┌────────

<file path="config.mk">
export PLATFORM = sky130hd
export DESIGN_NAME = seq_shift_unit
export DESIGN_NICKNAME = d
export VERILOG_FILES = /design/src/rtl/seq_shift_unit.sv
export SDC_FILE = /design/constraint.sdc
export NUM_CORES = 1
export LEC_CHECK = 0
export ABC_AREA = 1
export BUFFER_PORTS_ARGS = -buffer_cell sky130_fd_sc_hd__buf_2
export CELL_PAD_IN_SITES_DETAIL_PLACEMENT = 1
export CELL_PAD_IN_SITES_GLOBAL_PLACEMENT = 1
export CORE_UTILIZATION = 35
export CTS_CLUSTER_DIAMETER = 30
export CTS_CLUSTER_SIZE = 8
export DETAILED_ROUTE_END_ITERATION = 12
export GPL_ROUTABILITY_DRIVEN = 1
export PLACE_DENSITY = 0.72
export SKIP_LAST_GASP = 1
export SLEW_MARGIN = 15
export SYNTH_ARGS = -nofsm -noshare
export SYNTH_HDL_FRONTEND = slang
export SYNTH_SLANG_ARGS = --single-unit
export TNS_END_PERCENT = 50
</file>
<file path="constraint.sdc">
create_clock -name clk -period 2.46 [get_ports clk]
set_input_delay 0.123 -clock clk [delete_from_list [all_inputs] [get_ports clk]]
set_output_delay 0.123 -clock clk [all_outputs]
set_load 0.02 [all_outputs]
</file>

└────────

→ Assigned task
Retype each record. Keep every character as it is.

→ Response for this exercise
<file path="config.mk">
export PLATFORM = sky130hd
export DESIGN_NAME = seq_shift_unit
export DESIGN_NICKNAME = d
export VERILOG_FILES = /design/src/rtl/seq_shift_unit.sv
export SDC_FILE = /design/constraint.sdc
export NUM_CORES = 1
export LEC_CHECK = 0
export ABC_AREA = 1
export BUFFER_PORTS_ARGS = -buffer_cell sky130_fd_sc_hd__buf_2
export CELL_PAD_IN_SITES_DETAIL_PLACEMENT = 1
export CELL_PAD_IN_SITES_GLOBAL_PLACEMENT = 1
export CORE_UTILIZATION = 35
export CTS_CLUSTER_DIAMETER = 30
export CTS_CLUSTER_SIZE = 8
export DETAILED_ROUTE_END_ITERATION = 12
export GPL_ROUTABILITY_DRIVEN = 1
export PLACE_DENSITY = 0.72
export SKIP_LAST_GASP = 1
export SLEW_MARGIN = 15
export SYNTH_ARGS = -nofsm -noshare
export SYNTH_HDL_FRONTEND = slang
export SYNTH_SLANG_ARGS = --single-unit
export TNS_END_PERCENT = 50
</file>
<file path="constraint.sdc">
create_clock -name clk -period 2.46 [get_ports clk]
set_input_delay 0.123 -clock clk [delete_from_list [all_inputs] [get_ports clk]]
set_output_delay 0.123 -clock clk [all_outputs]
set_load 0.02 [all_outputs]
</file>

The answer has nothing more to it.